Dr. Robert F. Walters, chairman of ORBIS International, opened the evening by welcoming guests to this special reception and recognizing the crowd of more than 140 friends, family and colleagues. He thanked everyone for being an important part of the ORBIS mission and emphasized the enormous need and critical intervention necessary to eliminate the 75% of global blindness that is avoidable or treatable.
ORBIS International began as Project ORBIS in the late 1960’s when Dr. David Paton was a faculty member of The Wilmer Institute of The Johns Hopkins Hospital. After extended experiences abroad, Dr. Paton recognized the lack of eye care and ophthalmic teaching in developing nations where blindness was widespread. Out of his experiences came the idea for a mobile teaching hospital and the inspiration for the world’s only Flying Eye Hospital and, thus, Project ORBIS International was born.
Since its first program in 1982, ORBIS has carried out more than 1,000 programs in 88 countries, enhanced the skills of more than 288,000 eye health care personnel and helped establish services that have provided quality eye care treatment to more than 15 million people.
Over the past decade, ORBIS programs have expanded both in scale and scope. ORBIS has collaborated with more than 200 partner hospitals to carry out more than 170 multi-year projects that have been managed in six ORBIS staffed country/regional program locations; an average of six to eight Flying Eye Hospital (FEH) programs annually; an ophthalmic telemedicine-based initiative; utilization of more than 1,000 volunteer medical professionals in our education and training efforts; and large scale public awareness and advocacy campaigns. Through a needs-based approach, ORBIS has built the capacity of its partners in multiple areas of ophthalmic care including: cataract surgery, trachoma control, pediatric ophthalmology, eye banking, rural eye care, and related essential interventions such as outreach, screening and referral.

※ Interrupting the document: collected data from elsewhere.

==> config.mk <==
export PLATFORM = sky130hd
export DESIGN_NAME = hpc_host_pins
export DESIGN_NICKNAME = d
export VERILOG_FILES = /design/src/rtl/hpc_sync2.v /design/src/rtl/hpc_host_pins.v
export VERILOG_INCLUDE_DIRS = /design/src /design/src/rtl
export SDC_FILE = /design/constraint.sdc
export NUM_CORES = 1
export LEC_CHECK = 0
export BUFFER_PORTS_ARGS = -buffer_cell sky130_fd_sc_hd__buf_2
export CAP_MARGIN = 20
export CORE_MARGIN = 1.5
export CORE_UTILIZATION = 50
export CTS_CLUSTER_DIAMETER = 200
export DETAILED_ROUTE_END_ITERATION = 12
export PLACE_DENSITY = 0.84
export SLEW_MARGIN = 20
export SYNTH_ARGS = -nofsm -noshare
export SYNTH_HDL_FRONTEND = slang
export SYNTH_HIERARCHICAL = 1
export SYNTH_SLANG_ARGS = --single-unit
==> constraint.sdc <==
create_clock -name sys_clk_in -period 2.25 [get_ports sys_clk_in]
set_input_delay 0.225 -clock sys_clk_in [delete_from_list [all_inputs] [get_ports sys_clk_in]]
set_output_delay 0.225 -clock sys_clk_in [all_outputs]
set_load 0.02 [all_outputs]
**config.mk**
```make
export PLATFORM = sky130hd
export DESIGN_NAME = storage_bridge_config_decoder
export DESIGN_NICKNAME = d
export VERILOG_FILES = /design/src/logic/cfg_loader_pkg.sv /design/src/logic/pin_sync.sv /design/src/logic/storage_bridge_config_decoder.sv
export VERILOG_INCLUDE_DIRS = /design/src /design/src/logic
export SDC_FILE = /design/constraint.sdc
export NUM_CORES = 1
export LEC_CHECK = 0
export CORE_UTILIZATION = 57
export DETAILED_ROUTE_END_ITERATION = 10
export DONT_BUFFER_PORTS = 1
export PLACE_DENSITY = 0.78
export SETUP_SLACK_MARGIN = 0.15
export SLEW_MARGIN = 20
export SYNTH_ARGS = -nofsm -noshare
export SYNTH_HDL_FRONTEND = slang
export SYNTH_HIERARCHICAL = 1
export SYNTH_SLANG_ARGS = --single-unit
export TNS_END_PERCENT = 1
```
**constraint.sdc**
```tcl
create_clock -name clk_i -period 3.46 [get_ports clk_i]
set_clock_uncertainty 0.15 [all_clocks]
set_input_delay 1.038 -clock clk_i [delete_from_list [all_inputs] [get_ports clk_i]]
set_output_delay 1.038 -clock clk_i [all_outputs]
set_load 0.005 [all_outputs]
```
**src/logic/cfg_loader_regs.svh**
```systemverilog
// Purpose: offsets, field positions, reset values and timing for the config decoder
// Assumes: register index times four is the byte address
// Notes: definitions only
`ifndef CFG_LOADER_REGS_SVH
`define CFG_LOADER_REGS_SVH

// ****************************************
// register indices
// ****************************************
`define IDX_OPTIONS 6'h08
`define IDX_GPIO_DIR 6'h09
`define IDX_GPIO_LVL 6'h0A
`define IDX_UNIT0_PTR 6'h0B
`define IDX_UNIT1_PTR 6'h0C
`define IDX_DELAY 6'h0D
`define IDX_DRIVE_OPT 6'h0E
`define IDX_RESERVED 6'h0F
`define IDX_DESC_LEN 6'h10
`define IDX_DESC_TYPE 6'h11
`define IDX_CONTROL 6'h18
`define IDX_STATUS 6'h19

// ****************************************
// field positions
// ****************************************
`define OPT_PWR_VALID_EN 0
`define GPIO_MSB 5
`define DRV_BUS_POWERED 4
`define DRV_FAST_DMA 3
`define DRV_LUN_HI 2
`define DRV_LUN_LO 1
`define DRV_SEARCH_SKIP 0
`define CTRL_LOAD 0

// ****************************************
// reset and expected values
// ****************************************
`define RST_BYTE 8'h00
`define RST_GPIO 6'h00
`define RST_DRV 5'h00
`define DESC_LEN_EXPECT 8'h12
`define DESC_TYPE_EXPECT 8'h01

// ****************************************
// timing
// ****************************************
`define TICK_MS 20
`define CLK_KHZ 100000

`endif

```
**src/logic/cfg_loader_pkg.sv**
```systemverilog
// Purpose: types shared by the config decoder
// Assumes: nothing
// Notes: state codes written out
package cfg_loader_pkg;

  typedef enum logic [2:0] {
    ST_WAIT_LOAD = 3'b000,
    ST_DELAY = 3'b001,
    ST_SEARCH = 3'b010,
    ST_WAIT_FOUND = 3'b011,
    ST_READY = 3'b100
  } boot_state_type;

  typedef struct packed {
    logic valid;
    logic write;
    logic [5:0] idx;
  } ahb_req_type;

  typedef struct packed {
    logic power_valid_en;
    logic bus_powered;
    logic unit0_removable;
    logic fast_dma_removable;
    logic search_on_host_power;
    logic unit0_use_drive_id;
    logic unit1_use_drive_id;
    logic [7:0] unit0_ptr;
    logic [7:0] unit1_ptr;
  } drive_cfg_type;

endpackage

```
**src/logic/pin_sync.sv**
```systemverilog
// Purpose: two-flop synchroniser for pin inputs
// Assumes: inputs are asynchronous to clk_i
// Notes: only the second stage leaves this module
`timescale 1ns/1ps
`default_nettype none

module pin_sync #(
  parameter int WIDTH = 1
) (
  input wire logic clk_i,
  input wire logic rst_b_i,
  input wire logic [WIDTH-1:0] pin_i,
  output logic [WIDTH-1:0] sync_o
);

  logic [WIDTH-1:0] meta_ff;
  logic [WIDTH-1:0] sync_ff;

  always_ff @(posedge clk_i or negedge rst_b_i) begin
    if (!rst_b_i) begin
      meta_ff <= '0;
      sync_ff <= '0;
    end else begin
      meta_ff <= pin_i;
      sync_ff <= meta_ff;
    end
  end

  assign sync_o = sync_ff;

endmodule

`default_nettype wire

```
**src/logic/storage_bridge_config_decoder.sv**
```systemverilog
// Purpose: holds and decodes the bridge configuration bytes 0x08 to 0x11
// Assumes: the loader writes the image over AHB-Lite, then sets the load bit
// Notes: zero wait states; reads forward a write still in its data phase
//
// What this block does
// - byte 0x09 bits 5:0 set each general pin: 0 input, 1 driven output
// - levels of input-configured pins are sampled and reported to the host
// - output pins drive the level in byte 0x0A bits 5:0
// - byte 0x0B points to unit 0 name string; zero uses drive identify data
// - byte 0x0C points to unit 1 name string; zero uses drive identify data
// - wait byte 0x0D count of 20 ms ticks before first drive access
// - byte 0x0E bit 4 marks unit 0 bus-powered and non-removable
// - byte 0x0E bit 3 allows ultra DMA to removable devices
// - byte 0x0E bits 2:1 choose search, unit 0 only, or both units
// - byte 0x0E bit 0 clear searches on each host power enable rise seen in the ready state
// - byte 0x08 bit 0 enables drive power valid and removable master
//
// Chosen here: the AHB-Lite interface to the registers.
`timescale 1ns/1ps
`include "cfg_loader_regs.svh"
`default_nettype none

module storage_bridge_config_decoder #(
  parameter int TICK_CYCLES = `TICK_MS * `CLK_KHZ
) (
  input wire logic clk_i,
  input wire logic rst_b_i,
  input wire logic hsel_i,
  input wire logic [7:0] haddr_i,
  input wire logic [1:0] htrans_i,
  input wire logic hwrite_i,
  input wire logic [2:0] hsize_i,
  input wire logic [31:0] hwdata_i,
  input wire logic hready_i,
  output logic [31:0] hrdata_o,
  output logic hreadyout_o,
  output logic hresp_o,
  input wire logic [5:0] gpio_in_i,
  output logic [5:0] gpio_out_o,
  output logic [5:0] gpio_oe_o,
  input wire logic host_power_drive_enable_i,
  input wire logic search_done_i,
  input wire logic [1:0] units_found_i,
  output logic [5:0] system_interrupt_report_o,
  output logic search_request_o,
  output logic drive_access_ok_o,
  output logic [1:0] units_present_o,
  output logic desc_ok_o,
  output cfg_loader_pkg::drive_cfg_type drive_cfg_o
);
  import cfg_loader_pkg::*;

  localparam int TICK_W = $clog2(TICK_CYCLES);

  // ****************************************
  // bus address phase
  // ****************************************
  ahb_req_type req_ff;
  ahb_req_type nxt_req;
  logic addr_ph;
  logic [5:0] rd_idx;

  // word transfers only, so hsize carries nothing this slave needs
  assign addr_ph = hsel_i & htrans_i[1] & hready_i;
  assign rd_idx = haddr_i[7:2];
  assign nxt_req = {addr_ph, hwrite_i, rd_idx};

  // ****************************************
  // write decode
  // ****************************************
  logic wr_en;
  logic [7:0] wbyte;
  logic wr_opt;
  logic wr_dir;
  logic wr_lvl;
  logic wr_ptr0;
  logic wr_ptr1;
  logic wr_delay;
  logic wr_drv;
  logic wr_len;
  logic wr_type;
  logic load;

  assign wr_en = req_ff.valid & req_ff.write;
  assign wbyte = hwdata_i[7:0];
  assign wr_opt = wr_en && (req_ff.idx == `IDX_OPTIONS);
  assign wr_dir = wr_en && (req_ff.idx == `IDX_GPIO_DIR);
  assign wr_lvl = wr_en && (req_ff.idx == `IDX_GPIO_LVL);
  assign wr_ptr0 = wr_en && (req_ff.idx == `IDX_UNIT0_PTR);
  assign wr_ptr1 = wr_en && (req_ff.idx == `IDX_UNIT1_PTR);
  assign wr_delay = wr_en && (req_ff.idx == `IDX_DELAY);
  assign wr_drv = wr_en && (req_ff.idx == `IDX_DRIVE_OPT);
  assign wr_len = wr_en && (req_ff.idx == `IDX_DESC_LEN);
  assign wr_type = wr_en && (req_ff.idx == `IDX_DESC_TYPE);
  assign load = wr_en && (req_ff.idx == `IDX_CONTROL) && hwdata_i[`CTRL_LOAD];

  // ****************************************
  // configuration image
  // ****************************************
  logic opt_ff;
  logic [5:0] dir_ff;
  logic [5:0] lvl_ff;
  logic [7:0] ptr0_ff;
  logic [7:0] ptr1_ff;
  logic [7:0] delay_ff;
  logic [4:0] drv_ff;
  logic [7:0] len_ff;
  logic [7:0] type_ff;
  logic nxt_opt;
  logic [5:0] nxt_dir;
  logic [5:0] nxt_lvl;
  logic [7:0] nxt_ptr0;
  logic [7:0] nxt_ptr1;
  logic [7:0] nxt_delay;
  logic [4:0] nxt_drv;
  logic [7:0] nxt_len;
  logic [7:0] nxt_type;

  // bits 7:1 of 0x08, 7:6 of 0x09 and 0x0A, and 7:5 of 0x0E are not stored and read back as zero
  assign nxt_opt = wr_opt ? wbyte[`OPT_PWR_VALID_EN] : opt_ff;
  assign nxt_dir = wr_dir ? wbyte[`GPIO_MSB:0] : dir_ff;
  assign nxt_lvl = wr_lvl ? wbyte[`GPIO_MSB:0] : lvl_ff;
  assign nxt_ptr0 = wr_ptr0 ? wbyte : ptr0_ff;
  assign nxt_ptr1 = wr_ptr1 ? wbyte : ptr1_ff;
  assign nxt_delay = wr_delay ? wbyte : delay_ff;
  assign nxt_drv = wr_drv ? wbyte[4:0] : drv_ff;
  assign nxt_len = wr_len ? wbyte : len_ff;
  assign nxt_type = wr_type ? wbyte : type_ff;

  always_ff @(posedge clk_i or negedge rst_b_i) begin
    if (!rst_b_i) begin
      req_ff <= '0;
      opt_ff <= 1'b0;
      dir_ff <= `RST_GPIO;
      lvl_ff <= `RST_GPIO;
      ptr0_ff <= `RST_BYTE;
      ptr1_ff <= `RST_BYTE;
      delay_ff <= `RST_BYTE;
      drv_ff <= `RST_DRV;
      len_ff <= `RST_BYTE;
      type_ff <= `RST_BYTE;
    end else begin
      req_ff <= nxt_req;
      opt_ff <= nxt_opt;
      dir_ff <= nxt_dir;
      lvl_ff <= nxt_lvl;
      ptr0_ff <= nxt_ptr0;
      ptr1_ff <= nxt_ptr1;
      delay_ff <= nxt_delay;
      drv_ff <= nxt_drv;
      len_ff <= nxt_len;
      type_ff <= nxt_type;
    end
  end

  // ****************************************
  // pin inputs
  // ****************************************
  logic [6:0] pins_sync;
  logic host_pwr;
  logic host_pwr_prev_ff;
  logic host_pwr_rise;

  pin_sync #(
    .WIDTH(7)
  ) u_pin_sync (
    .clk_i(clk_i),
    .rst_b_i(rst_b_i),
    .pin_i({host_power_drive_enable_i, gpio_in_i}),
    .sync_o(pins_sync)
  );

  assign host_pwr = pins_sync[6];
  assign host_pwr_rise = host_pwr & ~host_pwr_prev_ff;

  // ****************************************
  // startup sequence
  // ****************************************
  boot_state_type state_ff;
  boot_state_type nxt_state;
  logic loaded_ff;
  logic [5:0] act_dir_ff;
  logic [5:0] act_lvl_ff;
  logic [7:0] act_ticks_ff;
  logic [1:0] act_lun_ff;
  logic act_skip_ff;
  logic [TICK_W-1:0] tick_cnt_ff;
  logic [7:0] tick_num_ff;
  logic tick_end;
  logic delay_over;
  logic [1:0] fixed_units;
  logic [1:0] units_ff;

  assign tick_end = (tick_cnt_ff == TICK_W'(TICK_CYCLES - 1));
  assign delay_over = (tick_num_ff == act_ticks_ff);
  // 01 names unit 0 only, 10 and 11 both units
  assign fixed_units = act_lun_ff[1] ? 2'b11 : 2'b01;

  always_comb begin
    nxt_state = state_ff;
    case (state_ff)
      ST_WAIT_LOAD: begin
        nxt_state = ST_WAIT_LOAD;
      end
      ST_DELAY: begin
        if (delay_over) begin
          if (act_lun_ff == 2'b00) begin
            nxt_state = ST_SEARCH;
          end else begin
            nxt_state = ST_READY;
          end
        end
      end
      ST_SEARCH: begin
        nxt_state = ST_WAIT_FOUND;
      end
      ST_WAIT_FOUND: begin
        if (search_done_i) begin
          nxt_state = ST_READY;
        end
      end
      ST_READY: begin
        // the encoding wins over the prose: a clear bit searches
        if (host_pwr_rise && !act_skip_ff) begin
          nxt_state = ST_SEARCH;
        end
      end
      default: begin
        nxt_state = ST_WAIT_LOAD;
      end
    endcase
    // a fresh load restarts the whole sequence, delay included
    if (load) begin
      nxt_state = ST_DELAY;
    end
  end

  always_ff @(posedge clk_i or negedge rst_b_i) begin
    if (!rst_b_i) begin
      state_ff <= ST_WAIT_LOAD;
      host_pwr_prev_ff <= 1'b0;
      tick_cnt_ff <= '0;
      tick_num_ff <= `RST_BYTE;
    end else begin
      state_ff <= nxt_state;
      host_pwr_prev_ff <= host_pwr;
      if (load || state_ff != ST_DELAY || delay_over) begin
        tick_cnt_ff <= '0;
        tick_num_ff <= `RST_BYTE;
      end else if (tick_end) begin
        tick_cnt_ff <= '0;
        tick_num_ff <= tick_num_ff + 8'h01;
      end else begin
        tick_cnt_ff <= tick_cnt_ff + TICK_W'(1);
      end
    end
  end

  // ****************************************
  // latched image applied to the pins
  // ****************************************
  // outputs follow the latched copy so partial loads never reach the pins
  always_ff @(posedge clk_i or negedge rst_b_i) begin
    if (!rst_b_i) begin
      loaded_ff <= 1'b0;
      act_dir_ff <= `RST_GPIO;
      act_lvl_ff <= `RST_GPIO;
      act_ticks_ff <= `RST_BYTE;
      act_lun_ff <= 2'b00;
      act_skip_ff <= 1'b0;
      drive_cfg_o <= '0;
    end else if (load) begin
      loaded_ff <= 1'b1;
      act_dir_ff <= dir_ff;
      act_lvl_ff <= lvl_ff;
      act_ticks_ff <= delay_ff;
      act_lun_ff <= drv_ff[`DRV_LUN_HI:`DRV_LUN_LO];
      act_skip_ff <= drv_ff[`DRV_SEARCH_SKIP];
      drive_cfg_o.power_valid_en <= opt_ff;
      drive_cfg_o.bus_powered <= drv_ff[`DRV_BUS_POWERED];
      drive_cfg_o.unit0_removable <= opt_ff & ~drv_ff[`DRV_BUS_POWERED];
      drive_cfg_o.fast_dma_removable <= drv_ff[`DRV_FAST_DMA];
      drive_cfg_o.search_on_host_power <= ~drv_ff[`DRV_SEARCH_SKIP];
      drive_cfg_o.unit0_use_drive_id <= (ptr0_ff == `RST_BYTE);
      drive_cfg_o.unit1_use_drive_id <= (ptr1_ff == `RST_BYTE);
      drive_cfg_o.unit0_ptr <= ptr0_ff;
      drive_cfg_o.unit1_ptr <= ptr1_ff;
    end
  end

  // ****************************************
  // drive side outputs
  // ****************************************
  logic [5:0] nxt_report;
  logic [1:0] nxt_units;

  assign nxt_report = pins_sync[5:0] & ~act_dir_ff;
  assign nxt_units = (state_ff == ST_WAIT_FOUND && search_done_i) ? units_found_i
                   : (state_ff == ST_DELAY && delay_over && act_lun_ff != 2'b00)
                   ? fixed_units : units_ff;

  always_ff @(posedge clk_i or negedge rst_b_i) begin
    if (!rst_b_i) begin
      gpio_oe_o <= `RST_GPIO;
      gpio_out_o <= `RST_GPIO;
      system_interrupt_report_o <= `RST_GPIO;
      search_request_o <= 1'b0;
      drive_access_ok_o <= 1'b0;
      units_ff <= 2'b00;
      desc_ok_o <= 1'b0;
    end else begin
      gpio_oe_o <= loaded_ff ? act_dir_ff : `RST_GPIO;
      gpio_out_o <= loaded_ff ? (act_lvl_ff & act_dir_ff) : `RST_GPIO;
      system_interrupt_report_o <= nxt_report;
      search_request_o <= (nxt_state == ST_SEARCH);
      drive_access_ok_o <= (nxt_state != ST_WAIT_LOAD) && (nxt_state != ST_DELAY);
      units_ff <= load ? 2'b00 : nxt_units;
      desc_ok_o <= (len_ff == `DESC_LEN_EXPECT) && (type_ff == `DESC_TYPE_EXPECT);
    end
  end

  assign units_present_o = units_ff;

  // ****************************************
  // read path
  // ****************************************
  logic [31:0] status_word;
  logic [31:0] rd_word;

  assign status_word = {16'h0000, 2'b00, system_interrupt_report_o, desc_ok_o,
                        loaded_ff, units_ff, 1'b0, state_ff};

  // reads pick the next values so a write in its data phase is seen
  assign rd_word =
      (rd_idx == `IDX_OPTIONS) ? {31'h00000000, nxt_opt}
    : (rd_idx == `IDX_GPIO_DIR) ? {26'h0000000, nxt_dir}
    : (rd_idx == `IDX_GPIO_LVL) ? {26'h0000000, nxt_lvl}
    : (rd_idx == `IDX_UNIT0_PTR) ? {24'h000000, nxt_ptr0}
    : (rd_idx == `IDX_UNIT1_PTR) ? {24'h000000, nxt_ptr1}
    : (rd_idx == `IDX_DELAY) ? {24'h000000, nxt_delay}
    : (rd_idx == `IDX_DRIVE_OPT) ? {27'h0000000, nxt_drv}
    : (rd_idx == `IDX_DESC_LEN) ? {24'h000000, nxt_len}
    : (rd_idx == `IDX_DESC_TYPE) ? {24'h000000, nxt_type}
    : (rd_idx == `IDX_STATUS) ? status_word
    : 32'h00000000;

  always_ff @(posedge clk_i or negedge rst_b_i) begin
    if (!rst_b_i) begin
      hrdata_o <= 32'h00000000;
      hreadyout_o <= 1'b1;
      hresp_o <= 1'b0;
    end else begin
      hrdata_o <= (addr_ph && !hwrite_i) ? rd_word : 32'h00000000;
      hreadyout_o <= 1'b1;
      hresp_o <= 1'b0;
    end
  end

endmodule

`default_nettype wire
```
# Word level (Yosys, flattened, before mapping)
# Index checks and enable logic that the tools add are counted.
[totals] in_bits=60 wordCells=150 output_inout_bits=80 register_bits=197
[classes] n_bitwise=11 add_sub_neg=2 eq_ne=31 n_reduce_logical=29 mux=36
[ops] operator="$mux 14" n=11
[ops] operator="$eq 6x4->1 const B" n=14
[ops] operator="$mux 8" n=7
[ops] operator="$mux 21" n=2
[ops] operator="$eq 6x5->1 const B" n=6
[ops] operator="$mux 6" n=4
[ops] operator="$add 21x1->21 const B" n=1
[ops] operator="$eq 21x21->1 const B" n=1
[ops] operator="$logic_and 1x1->1" n=18
[ops] operator="$logic_not 8->1" n=2
[ops] operator="$mux 3" n=5
[ops] operator="$and 6x6->6" n=2
[ops] operator="$pmux 3 s4" n=1
[ops] operator="$eq 3x2->1 const B" n=3
[ops] operator="$add 8x1->8 const B" n=1
[ops] operator="$eq 8x1->1 const B" n=1
[ops] operator="$eq 8x5->1 const B" n=1
[ops] operator="$eq 8x8->1" n=1
[ops] operator="$mux 2" n=4
[ops] operator="$ne 3x1->1 const B" n=2
[ops] operator="$not 6->6" n=1
[ops] operator="$reduce_bool 3->1" n=2
[ops] operator="$and 1x1->1" n=5
[ops] operator="$mux 5" n=1
[ops] operator="8 further kinds" n=13

# Depth between registers and ports, before layout
[depth] depth_word=13 mapped_depth=8 depth_no_buf=6

# Hierarchy
# Netlist, hierarchy kept.
[modules_own_cells] module="storage_bridge_config_decoder" seq_area_each_um2=4579.4 n_inst=1 area_each_um2=8023.9 cells_per_inst=654
[modules_own_cells] module="pin_sync" seq_area_each_um2=350.3 n_inst=1 area_each_um2=350.3 cells_per_inst=14

# Worst setup path before layout
# Ideal clock, no wire load.
[synth_path] path_kind="input to register" startpoint="input port haddr_i[6]" endpoint="register hrdata_o[1]" setup_ns=0.101 required_time_ns=3.209 cell_stages=6 arrival_ns=2.440 path_buffers=1 setup_slack_ns=0.769 cell_sequence="or4b_1 clkbuf_1 nor3_2 a221oi_1 and4b_1 o32ai_1"
[synth_via] elab_chain_len=12 elab_cells_between_ends=21 classes_between="eq/ne (10); mux (11)"
[synth_lines] item="start, declared" line_no="storage_bridge_config_decoder.sv:29" source="input wire logic [7:0] haddr_i,"
[synth_lines] item="$eq 6x5->1 (no line)"
[synth_lines] item="$mux 14" line_no="storage_bridge_config_decoder.sv:344" source=": (rd_idx == `IDX_STATUS) ? status_word"
[synth_lines] item="$mux 14" line_no="storage_bridge_config_decoder.sv:343" source=": (rd_idx == `IDX_DESC_TYPE) ? {24'h000000, nxt_type}"
[synth_lines] item="$mux 14" line_no="storage_bridge_config_decoder.sv:342" source=": (rd_idx == `IDX_DESC_LEN) ? {24'h000000, nxt_len}"
[synth_lines] item="$mux 14" line_no="storage_bridge_config_decoder.sv:341" source=": (rd_idx == `IDX_DRIVE_OPT) ? {27'h0000000, nxt_drv}"
[synth_lines] item="$mux 14" line_no="storage_bridge_config_decoder.sv:340" source=": (rd_idx == `IDX_DELAY) ? {24'h000000, nxt_delay}"
[synth_lines] item="$mux 14" line_no="storage_bridge_config_decoder.sv:339" source=": (rd_idx == `IDX_UNIT1_PTR) ? {24'h000000, nxt_ptr1}"
[synth_lines] item="$mux 14" line_no="storage_bridge_config_decoder.sv:338" source=": (rd_idx == `IDX_UNIT0_PTR) ? {24'h000000, nxt_ptr0}"
[synth_lines] item="$mux 14" line_no="storage_bridge_config_decoder.sv:337" source=": (rd_idx == `IDX_GPIO_LVL) ? {26'h0000000, nxt_lvl}"
[synth_lines] item="$mux 14" line_no="storage_bridge_config_decoder.sv:336" source=": (rd_idx == `IDX_GPIO_DIR) ? {26'h0000000, nxt_dir}"
[synth_lines] item="$mux 14 (*)" line_no="storage_bridge_config_decoder.sv:335" source="(rd_idx == `IDX_OPTIONS) ? {31'h00000000, nxt_opt}"
[synth_lines] item="$mux 14 (*)" line_no="storage_bridge_config_decoder.sv:353" source="hrdata_o <= (addr_ph && !hwrite_i) ? rd_word : 32'h00000000;"
[synth_lines] item="end signal, assigned" line_no="storage_bridge_config_decoder.sv:353"
[synth_lines] item="end, declared" line_no="storage_bridge_config_decoder.sv:35" source="output logic [31:0] hrdata_o,"
# Mark *: on every way between the ends. The rest lies on a longest branch, timed or not.
# A chain may end at the register's enable or synchronous reset.

# Worst setup path after layout
[layout_path] startpoint="register req_ff[2] (netlist name)" endpoint="register hrdata_o[5]"
[layout_via] elab_cells_between_ends=31 classes_between="eq/ne (7); mux (17); reduce/logical (7)"
[layout_rtl] item="start, declared" line_no="storage_bridge_config_decoder.sv:58" source="ahb_req_type req_ff;"
[layout_rtl] item="start signal, assigned" line_no="storage_bridge_config_decoder.sv:143" source="req_ff <= nxt_req;"
[layout_rtl] item="$eq 6x4->1 (no line)"
[layout_rtl] item="$logic_and 1x1->1" line_no="storage_bridge_config_decoder.sv:89" source="assign wr_ptr0 = wr_en && (req_ff.idx == `IDX_UNIT0_PTR);"
[layout_rtl] item="$mux 8" line_no="storage_bridge_config_decoder.sv:123" source="assign nxt_ptr0 = wr_ptr0 ? wbyte : ptr0_ff;"
[layout_rtl] item="via nxt_ptr0[5]" line_no="storage_bridge_config_decoder.sv:112" source="logic [7:0] nxt_ptr0;"
[layout_rtl] item="$mux 14" line_no="storage_bridge_config_decoder.sv:338"
[layout_rtl] item="$mux 14" line_no="storage_bridge_config_decoder.sv:337"
[layout_rtl] item="$mux 14" line_no="storage_bridge_config_decoder.sv:336"
[layout_rtl] item="$mux 14" line_no="storage_bridge_config_decoder.sv:335"
[layout_rtl] item="$mux 14" line_no="storage_bridge_config_decoder.sv:353"
# The timed path passes the listed nets, and every way through them passes these cells.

ORBIS uses different strategies to provide comprehensive training and resources, and key to this approach is the provision of ophthalmic training by our Volunteer Faculty through short term training programs. On average, ORBIS deploys an average of 150 Volunteer Faculty a year to its partner institutions and/or to work aboard the ORBIS Flying Eye Hospital.
ORBIS retains a global cadre of medical professionals dedicated to helping our partners strengthen their abilities to preserve and restore sight. Our volunteers donate their time, knowledge and energy to enable learning and improve the quality of patient care around the world. ORBIS Volunteer Faculty are matched in accordance to requested subspecialty skill areas. Typical activities included hands-on training, surgical demonstration, diagnostic and post-operative consultation and lectures.
ORBIS International gratefully acknowledges the generosity of the Paton family, friends and colleagues and ORBIS International’s Board and benefactors whose contributions to the evening’s event will establish the Paton Global Ophthalmology Fellowship.